#### [About this task]
Copy out the data line by line exactly, from its start to the line bearing "localparam int unsigned CFG_DATA_W = 16;", inclusive.

#### [Available data]
[config.mk]
export PLATFORM = sky130hd
export DESIGN_NAME = fragment_retransmit_tracker_top_flat
export DESIGN_NICKNAME = d
export VERILOG_FILES = /design/src/hdl/frt_pkg.sv /design/src/hdl/frt_if.sv /design/src/hdl/fragment_retransmit_tracker_top.sv /design/src/hdl/frt_ram.sv /design/src/flat_wrapper.sv
export VERILOG_INCLUDE_DIRS = /design/src /design/src/hdl
export SDC_FILE = /design/constraint.sdc
export NUM_CORES = 2
export LEC_CHECK = 0
export BUFFER_PORTS_ARGS = -buffer_cell sky130_fd_sc_hd__buf_4
export CORE_ASPECT_RATIO = 0.75
export CORE_MARGIN = 2
export CORE_UTILIZATION = 67
export CTS_BUF_LIST = sky130_fd_sc_hd__clkbuf_16
export DETAILED_ROUTE_END_ITERATION = 8
export HOLD_SLACK_MARGIN = 0.15
export PLACE_DENSITY_LB_ADDON = 0.3
export RECOVER_POWER = 50
export SYNTH_ARGS = -nofsm -noshare
export SYNTH_HDL_FRONTEND = slang
export SYNTH_SLANG_ARGS = --single-unit
[constraint.sdc]
create_clock -name clk -period 19.9 [get_ports clk]
set_input_delay 0 -clock clk [delete_from_list [all_inputs] [get_ports clk]]
set_output_delay 0 -clock clk [all_outputs]
set_load 0.05 [all_outputs]
[src/hdl/fragment_retransmit_tracker_top_defines.svh]
// Assertion helpers for the tracker top module.
`ifndef FRAGMENT_RETRANSMIT_TRACKER_TOP_DEFINES_SVH
`define FRAGMENT_RETRANSMIT_TRACKER_TOP_DEFINES_SVH

// Property checked on every rising clock edge outside reset.
`define FRT_ASSERT(label, prop, msg) \
  label: assert property (@(posedge clk) disable iff (!rst_n) (prop)) else $error(msg);

// Property checked on every rising clock edge, reset included.
`define FRT_ASSERT_ALWAYS(label, prop, msg) \
  label: assert property (@(posedge clk) (prop)) else $error(msg);

`endif

[src/hdl/frt_pkg.sv]
`timescale 1ns / 1ps
package frt_pkg;

  // Table geometry.
  localparam int unsigned TABLE_ENTRIES = 32;
  localparam int unsigned IDX_W = $clog2(TABLE_ENTRIES);
  localparam int unsigned CNT_W = $clog2(TABLE_ENTRIES + 1);

  // Configuration port geometry.
  localparam int unsigned CFG_IDX_W  = 2;
  localparam int unsigned CFG_DATA_W = 16;

  // Register reset values.
  localparam logic [15:0] MPS_RESET    = 16'd1024;
  localparam logic [15:0] RTI_RESET    = 16'd100;
  localparam logic [7:0]  MAXATT_RESET = 8'd5;

  typedef enum logic [CFG_IDX_W-1:0] {
    CFG_MAX_PACKET_SIZE     = 2'd0,
    CFG_RETRANSMIT_INTERVAL = 2'd1,
    CFG_MAX_ATTEMPTS        = 2'd2
  } cfg_idx_t;

  typedef enum logic [1:0] {
    KIND_SUBMIT = 2'd0,
    KIND_ACK    = 2'd1,
    KIND_TICK   = 2'd2
  } kind_t;

  typedef enum logic [2:0] {
    EV_SEND      = 3'd0,
    EV_RESEND    = 3'd1,
    EV_PARTIAL   = 3'd2,
    EV_DELIVERED = 3'd3,
    EV_UNKNOWN   = 3'd4,
    EV_FULL      = 3'd5
  } event_t;

  // One table entry as held in the memory.
  typedef struct packed {
    logic [31:0] pkg_id;
    logic [31:0] msg_id;
    logic [5:0]  frag_idx;
    logic [6:0]  frag_tot;
    logic [31:0] sent;
    logic [7:0]  att;
  } entry_t;

  localparam int unsigned ENTRY_W = $bits(entry_t);

  // One result item.
  typedef struct packed {
    event_t      ev;
    logic [31:0] pkg_id;
    logic [31:0] msg_id;
    logic [5:0]  frag_idx;
    logic [6:0]  frag_tot;
    logic        last;
  } res_t;

endpackage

#### [Exercise response]
[config.mk]
export PLATFORM = sky130hd
export DESIGN_NAME = fragment_retransmit_tracker_top_flat
export DESIGN_NICKNAME = d
export VERILOG_FILES = /design/src/hdl/frt_pkg.sv /design/src/hdl/frt_if.sv /design/src/hdl/fragment_retransmit_tracker_top.sv /design/src/hdl/frt_ram.sv /design/src/flat_wrapper.sv
export VERILOG_INCLUDE_DIRS = /design/src /design/src/hdl
export SDC_FILE = /design/constraint.sdc
export NUM_CORES = 2
export LEC_CHECK = 0
export BUFFER_PORTS_ARGS = -buffer_cell sky130_fd_sc_hd__buf_4
export CORE_ASPECT_RATIO = 0.75
export CORE_MARGIN = 2
export CORE_UTILIZATION = 67
export CTS_BUF_LIST = sky130_fd_sc_hd__clkbuf_16
export DETAILED_ROUTE_END_ITERATION = 8
export HOLD_SLACK_MARGIN = 0.15
export PLACE_DENSITY_LB_ADDON = 0.3
export RECOVER_POWER = 50
export SYNTH_ARGS = -nofsm -noshare
export SYNTH_HDL_FRONTEND = slang
export SYNTH_SLANG_ARGS = --single-unit
[constraint.sdc]
create_clock -name clk -period 19.9 [get_ports clk]
set_input_delay 0 -clock clk [delete_from_list [all_inputs] [get_ports clk]]
set_output_delay 0 -clock clk [all_outputs]
set_load 0.05 [all_outputs]
[src/hdl/fragment_retransmit_tracker_top_defines.svh]
// Assertion helpers for the tracker top module.
`ifndef FRAGMENT_RETRANSMIT_TRACKER_TOP_DEFINES_SVH
`define FRAGMENT_RETRANSMIT_TRACKER_TOP_DEFINES_SVH

// Property checked on every rising clock edge outside reset.
`define FRT_ASSERT(label, prop, msg) \
  label: assert property (@(posedge clk) disable iff (!rst_n) (prop)) else $error(msg);

// Property checked on every rising clock edge, reset included.
`define FRT_ASSERT_ALWAYS(label, prop, msg) \
  label: assert property (@(posedge clk) (prop)) else $error(msg);

`endif

[src/hdl/frt_pkg.sv]
`timescale 1ns / 1ps
package frt_pkg;

  // Table geometry.
  localparam int unsigned TABLE_ENTRIES = 32;
  localparam int unsigned IDX_W = $clog2(TABLE_ENTRIES);
  localparam int unsigned CNT_W = $clog2(TABLE_ENTRIES + 1);

  // Configuration port geometry.
  localparam int unsigned CFG_IDX_W  = 2;
  localparam int unsigned CFG_DATA_W = 16;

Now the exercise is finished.